クロスは浅い夢を見た。それはまだ軍人時代の夢だった。
毎日走り続け、教官に怒鳴られる日々に精神も肉体も限界だったあの頃だ。しかし、そんな夢もほんの一瞬で終わってしまった。現実は近づいていく。目が覚めた時、いつもの自分の家の天井だった。身体を動かそうとしたが、まったく動かない。やはり、無理をしすぎたのだと悟った。部屋の外から足音が近づいてくる。扉が開いた時、アルムが、入ってきた。
「!?…目が冷めたんですね!」
アルムは、クロスに近づいた。
「迷惑をかけたみたいだな。すまない。」
クロスは謝罪をした。
「大丈夫です。…それより、あのケモノのことなのですが…」
アルムは、すぐに本題に入った。
「あれは、普通のカゲだ。少し、知識があるみたいだがな。」
クロスは、目を閉じる。
「普通…ですか。だとしたら、なぜあんなにも強かったのですか?」
アルムは、近くにあった椅子に腰掛けた。
「この森のことは知ってるか?」
クロスは少し、間を開けて口に出した。
「何も知らないですね。」
「この森は、監獄だ。適合者の力を抑える力が働いている。」
クロスから聴いた言葉に驚くアルム。
「どういうことですか?」
「俺は森の刑でここにいる。ある時、任務を放棄して、それが罪に問われた。………どうしても、任務を離れなくてはならなかった。」
クロスは続けて話す。
「この森は適合者を一定の間滞在させて、その間に殺させるか。もしくは、生き残るか。それが目的の森…。普段はカゲなんて現れないが、ここ最近の異変によって多種のカゲがこの森にも現れるようになった。そして、滞在の期間はあと一ヶ月ぐらいだった頃…そしたら、あの嬢ちゃんから危険を承知で訓練をしたいと申し出があった。まぁ適合者と聞いたから、心配はしていたが…」
つまり、この森では、適合者は弱体化し、森で3年前から生活し、何もないところから家を建てて、カゲを倒していたと考えられる。森の刑がどのくらい重い刑なのかは知らないが、かなり苦労しているらしい。もしかすると突然の引退にも何か裏があるのではないだろうか。

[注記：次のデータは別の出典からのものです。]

## design/flow/design.v

```verilog
`timescale 1ns / 1ps
module Adder4bit(m, n, c, z);
    input [3:0] m;
    input [3:0] n;
    input c;
    output [3:0] z;
	 assign z = (c == 1) ? m + n : m;
endmodule
`timescale 1ns / 1ps
module BinTo7Seg(i, j);
    input [3:0] i;
    output [6:0] j;
	 assign j = (i==0) ? 7'b0111111 :
					(i==1) ? 7'b0000110 :
					(i==2) ? 7'b1011011 :
					(i==3) ? 7'b1001111 :
					(i==4) ? 7'b1100110 :
					(i==5) ? 7'b1101101 :
					(i==6) ? 7'b1111101 :
					(i==7) ? 7'b0000111 :
					(i==8) ? 7'b1111111 :
					(i==9) ? 7'b1101111 :
					(i==10) ? 7'b1110111 :
					(i==11) ? 7'b1111100 :
					(i==12) ? 7'b0111001 :
					(i==13) ? 7'b1011110 :
					(i==14) ? 7'b1111001 :
					7'b1110001 ;
endmodule
`timescale 1ns / 1ps
module Computer(c1 , c2, x, z1, z2, z3, z4);
	input c1,c2;
	input [3:0] x;
	output [6:0] z1;
	output [6:0] z2;
	output [6:0] z3;
	output [6:0] z4;
	wire l1,clk;
	wire l2;
	wire l3;
	wire l4;
	wire w;
	wire r;
	wire f;
	wire [2:0] s1;
	wire [2:0] s2;
	Controller cu(clk, l1, l2, l3, l4, s1, s2, f, r, w);
	Main dp(x, l1, l2, l3, l4, clk, s1, s2, f, w, r, z1, z2, z3, z4);
	clkctrl ccc(c1 , c2 , clk);
endmodule
`timescale 1ns / 1ps
module Controller(clk, l1, l2, l3, l4, s1, s2, f, r, w);
	input clk;
	output reg l1;
	output reg l2;
	output reg l3;
	output reg l4;
	output reg [2:0] s1;
	output reg [2:0] s2;
	output reg f;
	output reg r;
	output reg w;
	reg [2:0] state;
	initial
		begin
			l1 = 0;
			l2 = 0;
			l3 = 0;
			l4 = 0;
			s1 = 0;
			s2 = 0;
			f = 0;
			w = 0;
			r = 0;
			state = 0;
		end
	always @ (negedge clk)
		begin
			case (state)
			0:
				begin
					l1 = 1;
					state = 1;
				end
			1:
				begin
					l1 = 0;
					l4 = 1;
					state = 2;
				end
			2:
				begin
					l4 = 0;
					w = 1;
					state = 3;
				end
			3:
				begin
					w = 0;
					r = 1;
					f = 1;
					s1 = 1;
					s2 = 3;
					l2 = 1;
					state = 4;
				end
			4:
				begin
					r = 0;
					f = 1;
					l2 = 0;
					s1 = 2;
					s2 = 0;
					l3 = 1;
					state = 0;
				end
			endcase
		end
endmodule
`timescale 1ns / 1ps
module MUX8x1(x0, x1, x2, x3, x4, x5, x6, x7, s, y);
	input [3:0] x0;
	input [3:0] x1;
	input [3:0] x2;
	input [3:0] x3;
	input [3:0] x4;
	input [3:0] x5;
	input [3:0] x6;
	input [3:0] x7;
	input [2:0] s;
	output [3:0] y;
	assign y = (s == 0) ? x0 :
			(s == 1) ? x1 :
			(s == 2) ? x2 :
			(s == 3) ? x3 :
			(s == 4) ? x4 :
			(s == 5) ? x5 :
			(s == 6) ? x6 :
			x7;
endmodule
`timescale 1ns / 1ps
module Main(x, l1, l2, l3, l4, clk, s1, s2, f, w, r, z1, z2, z3, z4);
	input [3:0] x;
	input l1;
	input l2;
	input l3;
	input l4;	input clk;
	input [2:0] s1;
	input [2:0] s2;
	input f;
	input w;
	input r;
	output [6:0] z1;
	output [6:0] z2;
	output [6:0] z3;
	output [6:0] z4;
	wire [3:0] aluWire;
	wire [3:0] bus1Wire;
	wire [3:0] bus2Wire;
	wire [3:0] R1Wire;
	wire [3:0] R2Wire;
	wire [3:0] R3Wire;
	wire [3:0] ARWire;
	wire [3:0] memWire;
	wire [3:0] nullWire;
	Reg4bit R1(aluWire, clk, l1, R1Wire);
	Reg4bit R2(aluWire, clk, l2, R2Wire);
	Reg4bit R3(aluWire, clk, l3, R3Wire);
	Reg4bit AR(aluWire, clk, l4, ARWire);
	memory16 M(aluWire, ARWire, w, r, memWire);
	MUX8x1 Bus1(x, R1Wire, R2Wire, memWire, R3Wire, nullWire, nullWire, nullWire, s1, bus1Wire);
	MUX8x1 Bus2(x, R1Wire, R2Wire, memWire, R3Wire, nullWire, nullWire, nullWire, s2, bus2Wire);
	BinTo7Seg b1(R1Wire, z1);
	BinTo7Seg b2(R2Wire, z2);
	BinTo7Seg b3(R3Wire, z3);
	BinTo7Seg b4(ARWire, z4);
	Adder4bit ALU(bus1Wire, bus2Wire, f, aluWire);
endmodule
`timescale 1ns / 1ps
module Reg4bit(i, cl, ld, q);
    input [3:0] i;
    input cl;
    input ld;
    output reg [3:0] q;
	always @(posedge cl)
	begin
		if (ld == 1)
			q = i;
	end
endmodule
`timescale 1ns / 1ps
module clkctrl(c1, c2, clk);
    input c1;
    input c2;
    output reg clk;
	always @(negedge c2)
	begin
		clk = c1;
	end
endmodule
`timescale 1ns / 1ps
module memory16(x, ad, w, r, y);
    input [3:0] x;
    input [3:0] ad;
    input w;
    input r;
    output [3:0] y;
	 reg[3:0] mem[0:15];
	 always
		begin
			if (w == 1)
				mem[ad] = x;
		end
	 assign y = (r == 1) ? mem[ad] : 4'bz;
endmodule
```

そう考えていたアルムだった。
「つまり、この森は、適合者を弱体化させて、その間にカゲに殺されるか、生き残るかを3年前からやっていると言うわけですね?」
アルムは、必死に状況を整理した。
「その通りだ。俺の所属していた軍は厳しかったからな。」
クロスは話を終えると少し、また目を閉じた。
「もう少ししたら作戦会議をします。月姫が薬を持っていたので飲んでくださいね。それでは失礼します。」
アルムは、椅子から立ち上がり、部屋を出るのであった。

「……………」
クロスは、もう一度、睡眠に入るのであった。